今の世の中、大事なことも忘れられている
だからこそ、魂の記憶を大切にしたい
─ 今回、インディーズ時代に作られた「ほんとはね。」と「あなた」が"記憶バージョン"として再収録されていますが、改めて今歌ってみて、作曲した当時と何か違った感情が湧き起こるようなことはありましたか?

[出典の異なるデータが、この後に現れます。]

===== src/rtl/bit_serial_alu_ctrl.sv =====
// bit_serial_alu_ctrl: streams two WIDTH-bit operands LSB-first through one
// alu_bit_slice and reassembles the result plus C/Z/O/S flags.
// Optional macro BSALU_CARRY_IN_EN adds a cin port for multi-word chaining.
module bit_serial_alu_ctrl
  import bsalu_pkg::*;
#(
  parameter  int unsigned WIDTH = 8,
  localparam int unsigned CNT_W = $clog2(WIDTH + 1)
) (
  input  logic             clk,
  input  logic             rst,
  input  logic             start,
  input  logic [1:0]       op,
  input  logic [WIDTH-1:0] a,
  input  logic [WIDTH-1:0] b,
`ifdef BSALU_CARRY_IN_EN
  input  logic             cin,
`endif
  output logic             busy,
  output logic             done,
  output logic [WIDTH-1:0] result,
  output logic             c_flag,
  output logic             z_flag,
  output logic             o_flag,
  output logic             s_flag
);

  state_e             state_q;
  alu_op_e            op_q;
  logic [WIDTH-1:0]   a_sr_q;
  logic [WIDTH-1:0]   b_sr_q;
  logic [WIDTH-1:0]   res_sr_q;
  logic [CNT_W-1:0]   cnt_q;
  logic               carry_q;
  logic               cmsb_q;
  logic               zacc_q;
  logic               busy_q;
  logic               done_q;
  logic [WIDTH-1:0]   result_q;
  logic               c_q;
  logic               z_q;
  logic               o_q;
  logic               s_q;

  logic               carry_init;
  logic               bit_res;
  logic               bit_cout;
  logic [WIDTH-1:0]   res_d;
  logic               last_bit;
  logic               msb_in_bit;

  always_comb begin
`ifdef BSALU_CARRY_IN_EN
    carry_init = (op == OP_ADD || op == OP_SUB) ? cin : 1'b0;
`else
    carry_init = (op == OP_SUB);
`endif
  end

  alu_bit_slice u_slice (
    .op1_i  (a_sr_q[0]),
    .op2_i  (b_sr_q[0] ^ (op_q == OP_SUB)),
    .cin_i  (carry_q),
    .op_i   (op_q),
    .res_o  (bit_res),
    .cout_o (bit_cout)
  );

  // New bit enters at the MSB; after WIDTH shifts the word is in place.
  assign res_d      = WIDTH'({bit_res, res_sr_q} >> 1);
  assign last_bit   = (cnt_q == CNT_W'(WIDTH - 1));
  assign msb_in_bit = (cnt_q == CNT_W'(WIDTH - 2));

  always_ff @(posedge clk or posedge rst) begin
    if (rst) begin
      state_q  <= ST_IDLE;
      op_q     <= OP_ADD;
      a_sr_q   <= '0;
      b_sr_q   <= '0;
      res_sr_q <= '0;
      cnt_q    <= '0;
      carry_q  <= 1'b0;
      cmsb_q   <= 1'b0;
      zacc_q   <= 1'b0;
      busy_q   <= 1'b0;
      done_q   <= 1'b0;
      result_q <= '0;
      c_q      <= 1'b0;
      z_q      <= 1'b0;
      o_q      <= 1'b0;
      s_q      <= 1'b0;
    end else begin
      done_q <= 1'b0;
      case (state_q)
        ST_IDLE: begin
          if (start) begin
            a_sr_q  <= a;
            b_sr_q  <= b;
            op_q    <= alu_op_e'(op);
            cnt_q   <= '0;
            carry_q <= carry_init;
            cmsb_q  <= 1'b0;
            zacc_q  <= 1'b1;
            busy_q  <= 1'b1;
            state_q <= ST_SHIFT;
          end
        end
        ST_SHIFT: begin
          a_sr_q   <= a_sr_q >> 1;
          b_sr_q   <= b_sr_q >> 1;
          res_sr_q <= res_d;
          carry_q  <= bit_cout;
          zacc_q   <= zacc_q & ~bit_res;
          cnt_q    <= cnt_q + CNT_W'(1);
          if (msb_in_bit) cmsb_q <= bit_cout;
          if (last_bit) begin
            result_q <= res_d;
            c_q      <= bit_cout;
            o_q      <= cmsb_q ^ bit_cout;
            z_q      <= zacc_q & ~bit_res;
            s_q      <= bit_res;
            done_q   <= 1'b1;
            busy_q   <= 1'b0;
            state_q  <= ST_IDLE;
          end
        end
        default: state_q <= ST_IDLE;
      endcase
    end
  end

  assign busy   = busy_q;
  assign done   = done_q;
  assign result = result_q;
  assign c_flag = c_q;
  assign z_flag = z_q;
  assign o_flag = o_q;
  assign s_flag = s_q;

endmodule

===== config.mk =====
export PLATFORM = sky130hd
export DESIGN_NAME = bit_serial_alu_ctrl
export DESIGN_NICKNAME = d
export VERILOG_FILES = /design/src/rtl/bsalu_pkg.sv /design/src/rtl/alu_bit_slice.sv /design/src/rtl/bit_serial_alu_ctrl.sv
export SDC_FILE = /design/constraint.sdc
export NUM_CORES = 1
export LEC_CHECK = 0
export CAP_MARGIN = 25
export CORE_ASPECT_RATIO = 1.1
export CORE_MARGIN = 1
export CORE_UTILIZATION = 52
export CTS_BUF_LIST = sky130_fd_sc_hd__clkbuf_16
export CTS_CLUSTER_SIZE = 16
export DETAILED_ROUTE_END_ITERATION = 7
export PLACE_DENSITY = 0.86
export SYNTH_ARGS = -nofsm -noshare
export SYNTH_HDL_FRONTEND = slang
export SYNTH_HIERARCHICAL = 1
export SYNTH_SLANG_ARGS = --single-unit
export TNS_END_PERCENT = 10

===== constraint.sdc =====
create_clock -name clk -period 2.7 [get_ports clk]
set_clock_uncertainty 0.05 [all_clocks]
set_input_delay 0.675 -clock clk [delete_from_list [all_inputs] [get_ports clk]]
set_output_delay 0.675 -clock clk [all_outputs]
set_load 0.01 [all_outputs]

Y:「ほんとはね。」を再収録した理由が、実は今回のテーマである『記憶』というタイトルに深く通じているんです。ちょっと話しが逸れますが、昨日の夕食、一昨日の夕食って、すぐ思い出せないじゃないですか。でも、小さい頃の記憶って、昨日や一昨日よりもずっと前のことなのに、すごく鮮明に覚えていたりしますよね。それって、よく考えたらとても不思議なことで。実は私も、1歳の頃の記憶があるんですよ。ちょっと怖い記憶。これって何だろうって改めて考えてみたら、それもひとつの感動なんじゃないかと思うようになって。これまで、"感動"ってよいことだけだと思ってたんです。でも、怖いことも含めて、"何かを感じて動くこと"が、"感動"なんですね。そんな感動による記憶って、脳ではなくて、魂の中に残るものなんじゃないかって思うんです。
─ 魂の記憶。いい言葉ですね。
Y:「ほんとはね。」は、私が9年前に最初に歌った曲で、私はそこからスタートしたんです。この曲と一緒にいろんな経験をしてきました。忘れたかった記憶も、忘れたくない大切な記憶もありますが、それらが時と共にすべてひとつになって、今、その記憶からどんどん芽が出て、すごくきれいな花を咲かそうとしているように感じるんです。「ほんとはね。」をある日のライブで歌っていて、「あ、私、いい恋したな」と思った瞬間があって。それまでは、切なくて、泣いてるだけの「ほんとはね。」だったのに、その日、初めて笑ってくれた感じがして……それが、すごく嬉しくて。昔の記憶があるからこそ、今の「ほんとはね。」があって、今の私がいる。だから今の「ほんとはね。」を、すごくみんなに聴いてもらいたくて、このアルバムに収録したんです。
─ 「あなた」もそのような理由から?
Y:この曲は、同じ"記憶"でも"忘れていた記憶"なんです。4年前に作った曲なんですが、これまでずっと歌ってきた中で、「もしかして、私にはまだ忘れている記憶があるのかもしれない」と感じ始めたんです。それで改めて、この曲をどう感じるのか考えていたら、作った時には忘れていた、魂の中の遠い記憶がよみがえってきたんです。「あ、この曲には続きがあったんだ」って。それが分かったら、今後はこの曲自身がこのアルバムに入れて欲しがってるように思えてきて、これは"記憶バージョン"として入れなきゃいけない、と思って再収録したんです。
─ 完全に忘れてしまったように思えることで、何かのきっかけで、急にリアルに思い出すことって、たくさんありますよね。
Y:Fantom-Gのピアノがきっかけで「ミカヅキ」ができたっていうことも、その音色が私の遠い記憶、魂の中にあったからだと思うんです。この曲のピアノのフレーズは、考えて作ったものではなく、思い出したように生まれてきたフレーズ。自分自身は見たことがない風景でも、「懐かしい」と感じることってありますよね? それって、脈々とDNAに刻まれている記憶だと思うんです。でも今の世の中、いろんなことに無意識になり過ぎて、大事なことをどんどん忘れていっているような気がする。だからこそ、余計に魂の記憶を大切にしたいと思うし、いい記憶をちゃんと魂の中に、DNAに残したいから、私は歌を歌って、楽器を弾いているんです。今、すごくそう感じています。